Research Institute for Medicines (iMed.ULisboa), Faculty of Pharmacy, Universidade de Lisboa, Av. Prof. Gama Pinto, 1649-003 Lisboa, Portugal.
Instituto de Biocomputación y Física de Sistemas Complejos (BIFI), Universidad de Zaragoza, 50009 Zaragoza, Spain.
Org Lett. 2023 Jul 28;25(29):5476-5480. doi: 10.1021/acs.orglett.3c01835. Epub 2023 Jul 19.

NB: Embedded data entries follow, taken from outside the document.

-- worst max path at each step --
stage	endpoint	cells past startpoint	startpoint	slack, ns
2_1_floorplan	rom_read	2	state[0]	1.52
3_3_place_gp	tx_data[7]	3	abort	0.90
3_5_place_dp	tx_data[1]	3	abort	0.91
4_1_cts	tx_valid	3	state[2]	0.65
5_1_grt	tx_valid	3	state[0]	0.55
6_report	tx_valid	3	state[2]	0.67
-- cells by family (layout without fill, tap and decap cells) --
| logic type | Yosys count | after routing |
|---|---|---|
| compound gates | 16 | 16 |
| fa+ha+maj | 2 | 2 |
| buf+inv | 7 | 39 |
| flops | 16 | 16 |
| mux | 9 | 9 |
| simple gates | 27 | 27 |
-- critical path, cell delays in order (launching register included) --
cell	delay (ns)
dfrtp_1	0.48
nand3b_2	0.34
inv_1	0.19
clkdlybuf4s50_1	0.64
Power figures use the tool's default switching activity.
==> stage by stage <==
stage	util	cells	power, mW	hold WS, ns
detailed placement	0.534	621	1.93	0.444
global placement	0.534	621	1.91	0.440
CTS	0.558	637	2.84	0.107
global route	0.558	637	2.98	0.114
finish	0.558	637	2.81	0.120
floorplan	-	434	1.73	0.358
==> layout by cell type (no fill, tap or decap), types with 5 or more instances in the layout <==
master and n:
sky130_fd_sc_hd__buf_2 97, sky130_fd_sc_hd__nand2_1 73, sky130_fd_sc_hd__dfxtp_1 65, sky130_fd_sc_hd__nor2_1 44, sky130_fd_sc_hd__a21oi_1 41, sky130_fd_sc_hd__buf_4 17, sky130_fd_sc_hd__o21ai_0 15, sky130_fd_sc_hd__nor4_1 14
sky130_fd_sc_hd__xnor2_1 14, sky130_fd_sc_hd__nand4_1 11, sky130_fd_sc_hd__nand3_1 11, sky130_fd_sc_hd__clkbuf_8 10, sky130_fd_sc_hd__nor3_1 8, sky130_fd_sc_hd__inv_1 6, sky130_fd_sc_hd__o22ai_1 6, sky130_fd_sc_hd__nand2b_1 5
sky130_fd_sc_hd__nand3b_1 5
--- config.mk ---
export PLATFORM = sky130hd
export DESIGN_NAME = bubble_sort_gen
export DESIGN_NICKNAME = d
export VERILOG_FILES = /design/src/rtl/bubble_sort_gen.sv
export SDC_FILE = /design/constraint.sdc
export NUM_CORES = 1
export LEC_CHECK = 0
export CORE_UTILIZATION = 25
export DETAILED_ROUTE_END_ITERATION = 6
export PLACE_DENSITY_LB_ADDON = 0.3
export SYNTH_ARGS = -nofsm -noshare
export SYNTH_HDL_FRONTEND = slang
export SYNTH_SLANG_ARGS = --single-unit
export TNS_END_PERCENT = 10
--- constraint.sdc ---
create_clock -name clk -period 9.8 [get_ports clk]
set_input_delay 1.96 -clock clk [delete_from_list [all_inputs] [get_ports clk]]
set_output_delay 1.96 -clock clk [all_outputs]
set_load 0.01 [all_outputs]
--- src/rtl/bubble_sort_gen.sv ---
// In-place bubble-sort engine for a single-port synchronous RAM with one-cycle
// read latency. Supports ascending/descending order, early termination when a
// pass makes no swaps, length range checking and swap/pass statistics.
module bubble_sort_gen #(
    parameter int DATA_W = 8,
    parameter int ADDR_W = 8,
    parameter int LEN_W  = 10,
    parameter int CNT_W  = 16
) (
    input  logic              clk,
    input  logic              rst_n,
    input  logic              enable,
    output logic              ready,
    input  logic              descend,
    input  logic [LEN_W-1:0]  length,
    input  logic [DATA_W-1:0] rdata,
    output logic [ADDR_W-1:0] address,
    output logic              wren,
    output logic [DATA_W-1:0] wdata,
    output logic              done,
    output logic              err,
    output logic [CNT_W-1:0]  swap_count,
    output logic [CNT_W-1:0]  pass_count
);

    localparam logic [2:0] IDLE   = 3'd0;
    localparam logic [2:0] RD_A   = 3'd1;
    localparam logic [2:0] RD_B   = 3'd2;
    localparam logic [2:0] CMP    = 3'd3;
    localparam logic [2:0] WR_A   = 3'd4;
    localparam logic [2:0] WR_B   = 3'd5;
    localparam logic [2:0] NEXT   = 3'd6;
    localparam logic [2:0] FINISH = 3'd7;

    // Wide enough to hold both the length and DEPTH without truncation.
    localparam int EXT_W = (LEN_W > ADDR_W) ? LEN_W + 1 : ADDR_W + 1;
    localparam logic [EXT_W-1:0] DEPTH_E = EXT_W'(1) << ADDR_W;

    logic [2:0]        state;
    logic [LEN_W-1:0]  i;
    logic [LEN_W-1:0]  limit;
    logic [LEN_W-1:0]  i_nxt;
    logic              desc_q;
    logic              pass_swapped;
    logic              do_swap;
    logic              len_big;
    logic [DATA_W-1:0] a_q;
    logic [DATA_W-1:0] b_q;

    // Counters hold at all-ones instead of wrapping.
    function automatic logic [CNT_W-1:0] sat_inc(input logic [CNT_W-1:0] v);
        return (&v) ? v : v + CNT_W'(1);
    endfunction

    assign i_nxt   = i + LEN_W'(1);
    assign len_big = EXT_W'(length) > DEPTH_E;
    // In CMP, rdata carries mem[i+1]; unsigned compare against the latched mem[i].
    assign do_swap = desc_q ? (a_q < rdata) : (a_q > rdata);

    // Control FSM, index/limit bookkeeping and statistics.
    always_ff @(posedge clk or negedge rst_n) begin
        if (!rst_n) begin
            state        <= IDLE;
            i            <= '0;
            limit        <= '0;
            desc_q       <= 1'b0;
            pass_swapped <= 1'b0;
            err          <= 1'b0;
            swap_count   <= '0;
            pass_count   <= '0;
        end else begin
            case (state)
                IDLE: begin
                    if (enable) begin
                        desc_q       <= descend;
                        err          <= 1'b0;
                        swap_count   <= '0;
                        pass_count   <= '0;
                        limit        <= length - LEN_W'(1);
                        i            <= '0;
                        pass_swapped <= 1'b0;
                        if (len_big) begin
                            err   <= 1'b1;
                            state <= FINISH;
                        end else if (length < LEN_W'(2)) begin
                            state <= FINISH;
                        end else begin
                            // First pass begins immediately.
                            pass_count <= CNT_W'(1);
                            state      <= RD_A;
                        end
                    end
                end
                RD_A: state <= RD_B;
                RD_B: state <= CMP;
                CMP: begin
                    if (do_swap) begin
                        swap_count <= sat_inc(swap_count);
                        state      <= WR_A;
                    end else begin
                        state <= NEXT;
                    end
                end
                WR_A: state <= WR_B;
                WR_B: begin
                    pass_swapped <= 1'b1;
                    state        <= NEXT;
                end
                NEXT: begin
                    if (i_nxt < limit) begin
                        i     <= i_nxt;
                        state <= RD_A;
                    end else begin
                        limit        <= limit - LEN_W'(1);
                        i            <= '0;
                        pass_swapped <= 1'b0;
                        // A clean pass or a shrunk-to-zero window means sorted.
                        if (!pass_swapped || limit == LEN_W'(1)) begin
                            state <= FINISH;
                        end else begin
                            pass_count <= sat_inc(pass_count);
                            state      <= RD_A;
                        end
                    end
                end
                FINISH: state <= IDLE;
                default: state <= IDLE;
            endcase
        end
    end

    // Element holding registers; their contents are don't-care outside a compare.
    always_ff @(posedge clk) begin
        if (state == RD_B) a_q <= rdata;
        if (state == CMP)  b_q <= rdata;
    end

    // RAM interface and status decoded purely from registered state and index.
    always_comb begin
        address = '0;
        wren    = 1'b0;
        wdata   = '0;
        case (state)
            RD_A: address = i[ADDR_W-1:0];
            RD_B: address = i_nxt[ADDR_W-1:0];
            WR_A: begin
                address = i[ADDR_W-1:0];
                wren    = 1'b1;
                wdata   = b_q;
            end
            WR_B: begin
                address = i_nxt[ADDR_W-1:0];
                wren    = 1'b1;
                wdata   = a_q;
            end
            default: ;
        endcase
    end

    assign ready = (state == IDLE);
    assign done  = (state == FINISH);

endmodule
# --- Yosys cells after proc, flatten, opt, wreduce, memory -nomap -nowiden ---
# Cells that the tools add are included.
totals:
  ff_bits: 74
  out_inout_bits: 52
  word_cells: 83
  inputBits: 22
op_classes:
  n_addsub: 5
  n_lt_le_gt_ge: 5
  n_reduce_logical: 17
  muxes: 32
  eq_ne: 14
ops:
  columns: ["operator", "n"]
  rows:
  - ["$mux W16", 7]
  - ["$pmux W16 S2", 2]
  - ["$mux W10", 4]
  - ["$pmux W10 S2", 2]
  - ["$add A16 B1 Y16 const B", 2]
  - ["$pmux W8 S2", 2]
  - ["$reduce_and A16 Y1", 2]
  - ["$pmux W3 S8", 1]
  - ["$sub A10 B1 Y10 const B", 2]
  - ["$mux W3", 5]
  - ["$eq A3 B3 Y1 const B", 4]
  - ["$ne A2 B2 Y1 const B", 6]
  - ["$add A10 B1 Y10 const B", 1]
  - ["$eq A10 B1 Y1 const B", 1]
  - ["$gt A10 B9 Y1 const B", 1]
  - ["$lt A10 B10 Y1", 1]
  - ["$lt A10 B2 Y1 const B", 1]
  - ["$gt A8 B8 Y1", 1]
  - ["$lt A8 B8 Y1", 1]
  - ["$mux W1", 7]
  - ["$eq A3 B2 Y1 const B", 2]
  - ["$reduce_and A3 Y1", 2]
  - ["$reduce_or A2 Y1", 3]
  - ["$reduce_and A5 Y1", 1]
  - ["other kinds (10)", 12]

# --- Longest topological paths before layout ---
# Gate-level depths: netlist of run 1.
depth:
  depth_word: 5
  mapped_depth: 14
  mapped_depth_nobuf: 12

# --- Worst setup path before layout of run 1 ---
# Ideal clock, no wire load.
synth_path:
  kind: "input-to-reg"
  start: "input port rdata[1]"
  end: "register swap_count[15]"
  cell_stages: 9
  arrival_ns: 3.745
  n_path_buf: 1
  setup_time_ns: 0.133
  path_slack_ns: 5.922
  required_ns: 9.667
  path_cell_list: "inv_1 > ha_1 > nor2b_1 > o211ai_1 > a21o_1 > a311oi_1 > clkbuf_1 > a2bb2oi_1 > nand2_1"
synth_between:
  elab_chain_len: 4
  word_cells_on_any_way: 5
  cone_classes: "2 x order compare; 1 x eq/ne; 1 x mux; 1 x reduce/logical"
synth_lines:
  columns: ["item", "line", "source"]
  rows:
  - ["from (decl)", "16", "input logic [DATA_W-1:0] rdata,"]
  - ["$gt A8 B8 Y1 / $lt A8 B8 Y1 (equally long branches)", "58", "assign do_swap = desc_q ? (a_q < rdata) : (a_q > rdata);"]
  - ["$mux W1 (*)", "58", null]
  - ["$ne A2 B2 Y1 (no line) (*)", null, null]
  - ["$reduce_and A4 Y1 (no line) (*)", null, null]
  - ["to (signal assigned)", "98", "swap_count <= sat_inc(swap_count);"]
  - ["to (decl)", "22", "output logic [CNT_W-1:0] swap_count,"]
# Mark *: on every way between the ends. The rest lies on a longest branch, timed or not.
# A chain may end at the register's enable or synchronous reset.

# --- Worst setup path in the final report of run 1 ---
layout_path:
  start: "register state[0]"
  end: "output port address[1]"
layout_between:
  elab_chain_len: 3
  word_cells_on_any_way: 7
  cone_classes: "4 x eq/ne; 1 x mux; 2 x reduce/logical"
layout_lines:
  columns: ["item", "line", "source"]
  rows:
  - ["from (decl)", "39", "logic [2:0] state;"]
  - ["from (signal assigned)", "63", "state <= IDLE;"]
  - ["from (signal assigned)", "84", "state <= FINISH;"]
  - ["from (signal assigned)", "86", "state <= FINISH;"]
  - ["$eq A3 B2 Y1 (tied with other cells)", "143", "case (state)"]
  - ["$reduce_or A2 Y1 (no line)", null, null]
  - ["$pmux W8 S2 (*)", "143", null]
  - ["to (decl)", "17", "output logic [ADDR_W-1:0] address,"]
# Marks and branches as above.
==> config.mk <==
export PLATFORM = sky130hd
export DESIGN_NAME = sseg_capture
export DESIGN_NICKNAME = d
export VERILOG_FILES = /design/src/rtl/sseg_capture.sv
export SDC_FILE = /design/constraint.sdc
export NUM_CORES = 1
export LEC_CHECK = 0
export BUFFER_PORTS_ARGS = -buffer_cell sky130_fd_sc_hd__buf_4
export CORE_UTILIZATION = 52
export CTS_CLUSTER_DIAMETER = 40
export DETAILED_ROUTE_END_ITERATION = 10
export PLACE_DENSITY = 0.74
export SYNTH_ARGS = -nofsm -noshare
export SYNTH_HDL_FRONTEND = slang
export SYNTH_SLANG_ARGS = --single-unit
==> constraint.sdc <==
create_clock -name clk -period 1.76 [get_ports clk]
set_input_delay 0.088 -clock clk [delete_from_list [all_inputs] [get_ports clk]]
set_output_delay 0.088 -clock clk [all_outputs]
set_load 0.02 [all_outputs]
==> src/rtl/sseg_capture.sv <==
// Recovers hex digits from a multiplexed active-low seven-segment display bus.
// A sample must hold steady before it is decoded; four distinct legal digits form a frame.
module sseg_capture #(
  parameter int STABLE_CYCLES = 4
) (
  input  logic        clk,
  input  logic        reset,
  input  logic [3:0]  an,
  input  logic [6:0]  seg,
  output logic [15:0] hex,
  output logic [3:0]  digit_valid,
  output logic        frame_valid,
  output logic        pattern_err
);

  logic [10:0]     s1;
  logic [3:0]      cnt;
  logic [3:0][3:0] dreg;
  logic [3:0]      seen;

  logic [10:0]     raw;
  logic            stable, fire, onehot, legal;
  logic [3:0]      sel, new_seen;
  logic [1:0]      idx;
  logic [3:0]      nib;
  logic [3:0][3:0] nxt_d;

  always_comb begin
    raw    = {an, seg};
    stable = (raw == s1);
    // Fires only on the single edge where the count reaches saturation.
    fire   = stable && (cnt == 4'(STABLE_CYCLES - 1));
    sel    = ~s1[10:7];
    onehot = (sel != 4'b0) && ((sel & (sel - 4'd1)) == 4'b0);
    idx    = 2'd0;
    for (int i = 0; i < 4; i++)
      if (sel[i]) idx = 2'(i);
    legal = 1'b1;
    nib   = 4'h0;
    case (s1[6:0])
      7'b1000000: nib = 4'h0;
      7'b1111001: nib = 4'h1;
      7'b0100100: nib = 4'h2;
      7'b0110000: nib = 4'h3;
      7'b0011001: nib = 4'h4;
      7'b0010010: nib = 4'h5;
      7'b0000010: nib = 4'h6;
      7'b1111000: nib = 4'h7;
      7'b0000000: nib = 4'h8;
      7'b0010000: nib = 4'h9;
      7'b0001000: nib = 4'hA;
      7'b0000011: nib = 4'hB;
      7'b1000110: nib = 4'hC;
      7'b0100001: nib = 4'hD;
      7'b0000110: nib = 4'hE;
      7'b0001110: nib = 4'hF;
      default:    legal = 1'b0;
    endcase
    new_seen   = seen | (4'b0001 << idx);
    nxt_d      = dreg;
    nxt_d[idx] = nib;
  end

  always_ff @(posedge clk) begin
    if (reset) begin
      s1          <= {4'b1111, 7'b1111111};
      cnt         <= 4'd0;
      dreg        <= '0;
      seen        <= 4'b0;
      hex         <= 16'h0000;
      digit_valid <= 4'b0;
      frame_valid <= 1'b0;
      pattern_err <= 1'b0;
    end else begin
      s1          <= raw;
      frame_valid <= 1'b0;
      pattern_err <= 1'b0;
      if (!stable)
        cnt <= 4'd0;
      else if (cnt != 4'(STABLE_CYCLES))
        cnt <= cnt + 4'd1;
      if (fire && onehot) begin
        if (legal) begin
          dreg[idx]        <= nib;
          digit_valid[idx] <= 1'b1;
          if (new_seen == 4'b1111) begin
            hex         <= nxt_d;
            frame_valid <= 1'b1;
            seen        <= 4'b0;
          end else begin
            seen <= new_seen;
          end
        end else begin
          pattern_err      <= 1'b1;
          digit_valid[idx] <= 1'b0;
          seen             <= 4'b0;
        end
      end
    end
  end

endmodule
==> metrics.csv <==
metric,value,unit
Reg area,1160,sq um
P_leak,0.00206,uW
launch point of the worst path,s1[0],
Die Span Y,77.9,um
worst skew pair latency,350,ps
drt pass-1 iters,8,
final-report setup violation count,42,
"FFs w/ async S/R, synth",0,%
Power Dens Cells,672,nW/um^2
Filler cells,230,
I/O Buffers,34,
placed cell count,486,
area of the core,5540,sq um
Slew @ Worst Pin,618,ps
Layout Utilization,86.8,%
Worst EP required,2000,ps
setup TNS,-19790,ps
CP Max Fanout,7,
Die W,77.9,um
cells on worst reg2reg path,9,
failing checks,setup timing,
"Seq/Total Area, Yosys",38.0,%
Routed Antenna Nets,0,
yosys warns,0,
Clock Tree Buf Depth,2,
FMAX,434,MHz
"IR drop worst, VDD",815,uV
Num CTS Buffers,9,
Mapped Avg Cell Area,8.67,sq um
Fin Clk Skew,14.5,ps
IO Pins,35,
mean routed wirelength per cell,23.1,um
final WL,12.3,mm
vias in the first global route,3162,
CP Launch Type,flop,
layout cells sized above 1,47.4,%
nets,470,
via count,3529,
Initial Util,54.1,%
compound-gate portion of the synthesized area,17.9,%
clock-pin slew on the worst setup and hold paths,70,ps
total track usage,33.4,%
Worst Path Arrival,2540,ps
post-synth cell types,60,
Final period util,131,%
Post-synth EDFFs,0,
Post-Synth Simple-Gate Area,25.9,%
final cell count without fillers,530,
Main synth FF type,dfxtp_1,
synthesis-to-layout area growth,60.3,%
die area,6080,sq um
first-pass GRT wire length,15.3,mm
Multi-input gate area,2160,sq um
worst r2r src,s1[0],
synthesized net count,361,
min Tclk post-route,2300,ps
synthesized flop and latch total,57,
ranking of synthesized cells by area,"dfxtp_1 (38%), mux2i_1 (6.3%), nand2_1 (4.1%), xnor2_1 (3.8%), nor2_1 (3.1%)",
maxcap violations,0,
Critical Setup Path Class,flop to flop,
vias per cell,6.66,
R2R Path End,dreg[11],
R2R setup slack,-540,ps
most common cell in the netlist,dfxtp_1,
ant diodes,0,
num rows,27,
CTS tree,done,
Final WS setup,-544,ps
Adder-Cell Fraction of Synth Area,0.834,%
RSZ-0062 raised after global routing,true,
Synth top cells by count,"dfxtp_1 (57), nand2_1 (33), nor2_1 (25)",
largest family of logic cells by synthesized area,simple AND/OR/NAND/NOR gates,
Setup crit end kind,flop,
post-synth top area cell,dfxtp_1,
grt ovf,0,
Post-DP HPWL,5.29,mm
Routability Congestion,0.880,
H-tree depth,3,
Hold Crit Start,reset,
Max-slew headroom,57.8,%
hold path cells,3,
# DRC,0,
Root Buffer,clkbuf_8,
initial antenna violation count,0,
Yosys top cell area share,38.0,%
mux share of post-synthesis cell area,6.34,%
Hold Crit Class,primary input to flop,
clk sinks,57,
XOR/XNOR Fraction of Synth Area,4.34,%
end of the critical path,dreg[11],
pin count of the biggest net entering global routing,34,
Detailed Route Iter0 Violations,425,
outcome,"complete, but fails checks",
Synth Instances,346,
mapped cell area,3000,sq um
final hold violation count,0,
Slew Limit Fails,0,
==> timing repair <==
item | in CTS | in global routing
cloned | 2 | 3
hold buffers | 11 | 0
setup endpoints to repair | 42 | 42
buffers inserted | 7 | 8
resized for setup | 54 | 53
hold endpoints to repair | 11 | 0
pin swaps | 5 | 24
==> routing by layer <==
metal	vias to the layer above	wire length [um]	share of wire [%]	global-route usage (%)
met2	295	6060	49	59.3
met4	0	960	7.8	22.2
met1	1677	4140	34	34.4
met3	98	1090	8.9	8.82
li1	1459	-	-	-
met5	-	0	0	0
==> flip-flops by register name, indices dropped and copies added, names as in the netlist, named ones only <==
name / flops
seen: 4
cnt: 4
frame_valid: 1
pattern_err: 1
dreg: 16
hex: 16
s1: 11
==> cells by family (layout without fill, tap and decap cells) <==
| family | after synthesis | after routing |
|---|---|---|
| and+or+nand+nor | 139 | 139 |
| AOI/OAI and AO/OA | 78 | 78 |
| adders and majority gates | 2 | 2 |
| buffers and inverters | 37 | 149 |
| muxes | 19 | 19 |
| xor gates and xnor gates | 14 | 14 |
| DFF | 57 | 57 |
==> stage by stage <==
stage,hold slack [ps],power (uW),area [sq um],setup slack (ps)
after floorplan,195,1550,3070,-171
after global placement,294,1670,3740,-380
after detailed placement,297,1680,3740,-456
after CTS,233,3110,4390,-266
after global routing,314,3310,4810,-688
final,300,3230,4810,-544
==> worst max-delay path, cell delays in order (launching register included) <==
cell and delay, ps:
dfxtp_4 380, buf_6 150, and3_4 200, a22oi_2 310
o31ai_2 160, buf_4 170, nor3_2 310, buf_6 210
nor4_4 70, a31o_2 230
==> final cells by class <==
class | instances | share of cell area (%)
Sequential cell | 57 | 24.2
Clock inverter | 3 | 1.35
Inverter | 10 | 0.781
Timing Repair Buffer | 125 | 23.7
Clock buffer | 11 | 3.15
Multi-Input combinational cell | 252 | 44.9
Tap cell | 72 | 1.87
==> power by group <==
group / internal (uW) / switching [uW] / leakage (uW)
clock: 857 / 558 / 0.000111
sequential: 1300 / 31.6 / 0.000463
combinational: 229 / 257 / 0.00149
total: 2390 / 847 / 0.00206
==> cell usage in the layout, fill, tap and decap left out, drive strengths merged, types with 10 or more instances in the layout <==
master / instances
nand2: 33
nand3: 13
mux2i: 19
dfxtp: 57
buf: 112
or2: 14
dlygate4sd3: 11
nor2: 25
xnor2: 14
inv: 10
clkbuf: 13
a21oi: 15
o21ai: 18
==> how the worst min path moves through the flow <==
stage | to | slack (ps)
5_1_grt | frame_valid | 310
2_1_floorplan | s1[3] | 190
4_1_cts | flop | 230
6_report | frame_valid | 300
3_5_place_dp | s1[10] | 300
3_3_place_gp | s1[7] | 290
Power figures use the tool's default switching activity.
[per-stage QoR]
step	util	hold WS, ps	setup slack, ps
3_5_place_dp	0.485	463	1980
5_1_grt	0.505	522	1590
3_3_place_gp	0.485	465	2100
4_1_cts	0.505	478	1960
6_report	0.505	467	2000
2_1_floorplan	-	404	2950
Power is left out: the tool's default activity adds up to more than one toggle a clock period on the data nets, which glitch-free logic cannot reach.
### config.mk
export PLATFORM = sky130hd
export DESIGN_NAME = enco_arb4
export DESIGN_NICKNAME = d
export VERILOG_FILES = /design/src/rtl/enco_arb_pkg.sv /design/src/rtl/rr_pick4.sv /design/src/rtl/enco_arb4.sv
export SDC_FILE = /design/constraint.sdc
export NUM_CORES = 1
export LEC_CHECK = 0
export BUFFER_PORTS_ARGS = -buffer_cell sky130_fd_sc_hd__buf_2
export CAP_MARGIN = 40
export CORE_MARGIN = 5
export CORE_UTILIZATION = 50
export DETAILED_ROUTE_END_ITERATION = 6
export PLACE_DENSITY = 0.72
export SYNTH_ARGS = -nofsm -noshare
export SYNTH_HDL_FRONTEND = slang
export SYNTH_SLANG_ARGS = --single-unit
### constraint.sdc
create_clock -name clk -period 2.6 [get_ports clk]
set_input_delay 0.78 -clock clk [delete_from_list [all_inputs] [get_ports clk]]
set_output_delay 0.78 -clock clk [all_outputs]
set_load 0.02 [all_outputs]
## config.mk

```make
export PLATFORM = sky130hd
export DESIGN_NAME = icache_responder_flat
export DESIGN_NICKNAME = d
export VERILOG_FILES = /design/src/rtl/icache_responder_if.sv /design/src/rtl/icache_responder.sv /design/src/flat_wrapper.sv
export SDC_FILE = /design/constraint.sdc
export NUM_CORES = 1
export LEC_CHECK = 0
export BUFFER_PORTS_ARGS = -buffer_cell sky130_fd_sc_hd__clkbuf_2
export CAP_MARGIN = 20
export CORE_ASPECT_RATIO = 0.7
export CORE_UTILIZATION = 58
export CTS_BUF_LIST = sky130_fd_sc_hd__clkbuf_4
export CTS_CLUSTER_DIAMETER = 100
export DETAILED_ROUTE_END_ITERATION = 6
export MAX_ROUTING_LAYER = met4
export PLACE_DENSITY = 0.85
export SYNTH_ARGS = -nofsm -noshare
export SYNTH_HDL_FRONTEND = slang
export SYNTH_SLANG_ARGS = --single-unit
```

## constraint.sdc

```tcl
create_clock -name CLK -period 5.6 [get_ports CLK]
set_input_delay 1.12 -clock CLK [delete_from_list [all_inputs] [get_ports CLK]]
set_output_delay 1.12 -clock CLK [all_outputs]
set_load 0.02 [all_outputs]
```
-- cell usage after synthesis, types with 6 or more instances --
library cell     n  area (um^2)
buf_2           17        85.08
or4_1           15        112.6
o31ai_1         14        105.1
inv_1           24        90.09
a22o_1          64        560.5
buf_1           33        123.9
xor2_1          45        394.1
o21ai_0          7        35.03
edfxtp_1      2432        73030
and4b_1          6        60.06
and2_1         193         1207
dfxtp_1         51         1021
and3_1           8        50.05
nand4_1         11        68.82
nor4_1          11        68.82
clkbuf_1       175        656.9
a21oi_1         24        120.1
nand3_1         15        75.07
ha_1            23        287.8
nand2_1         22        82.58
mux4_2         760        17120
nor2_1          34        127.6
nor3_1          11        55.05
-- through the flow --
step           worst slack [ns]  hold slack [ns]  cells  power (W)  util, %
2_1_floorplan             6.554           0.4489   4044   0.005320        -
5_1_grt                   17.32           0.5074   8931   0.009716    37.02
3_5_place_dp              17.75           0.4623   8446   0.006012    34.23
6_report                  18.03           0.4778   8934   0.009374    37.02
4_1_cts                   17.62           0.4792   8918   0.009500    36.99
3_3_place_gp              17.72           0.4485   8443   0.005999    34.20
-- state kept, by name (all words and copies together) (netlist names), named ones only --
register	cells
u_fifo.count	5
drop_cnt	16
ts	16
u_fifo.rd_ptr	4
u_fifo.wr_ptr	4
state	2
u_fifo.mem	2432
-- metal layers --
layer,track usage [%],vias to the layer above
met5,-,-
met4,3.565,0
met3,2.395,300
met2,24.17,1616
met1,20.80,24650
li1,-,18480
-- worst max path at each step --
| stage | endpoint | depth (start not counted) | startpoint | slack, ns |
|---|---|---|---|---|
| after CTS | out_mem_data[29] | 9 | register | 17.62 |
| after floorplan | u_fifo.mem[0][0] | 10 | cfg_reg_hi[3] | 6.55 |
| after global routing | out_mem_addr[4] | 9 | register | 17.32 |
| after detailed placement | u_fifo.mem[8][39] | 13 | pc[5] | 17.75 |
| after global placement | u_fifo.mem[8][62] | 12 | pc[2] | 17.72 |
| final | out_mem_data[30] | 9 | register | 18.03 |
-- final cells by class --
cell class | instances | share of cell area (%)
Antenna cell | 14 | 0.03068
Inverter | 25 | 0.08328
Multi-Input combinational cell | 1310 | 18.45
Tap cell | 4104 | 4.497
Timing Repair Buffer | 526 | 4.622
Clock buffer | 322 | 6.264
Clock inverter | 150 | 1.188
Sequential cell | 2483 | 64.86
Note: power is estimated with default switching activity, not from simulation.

Benzodiazaborines (BDABs) have emerged as a valuable tool to produce stable and functional bioconjugates via a click-type transformation. However, the current available methods to install them on peptides lack bioorthogonality, limiting their applications. Here, we report a strategy to install BDABs directly on peptide chains using (2-cyanamidophenyl)boronic acids (2CyPBAs). The resulting BDAB is stabilized through the formation of a key intramolecular B-N bond. This technology was applied in the selective modification of -terminal cysteine-containing functional peptides.
苯并二氮杂硼烷(BDABs)已成为通过点击型转化来制备稳定且功能性生物缀合物的有价值工具。然而,目前在肽上安装它们的方法缺乏生物正交性,限制了它们的应用。在这里,我们报告了一种使用(2-氰基苯硼酸)(2CyPBA)直接在肽链上安装 BDAB 的策略。所得的 BDAB 通过形成关键的分子内 B-N 键而得到稳定。该技术应用于选择性修饰含 -末端半胱氨酸的功能性肽。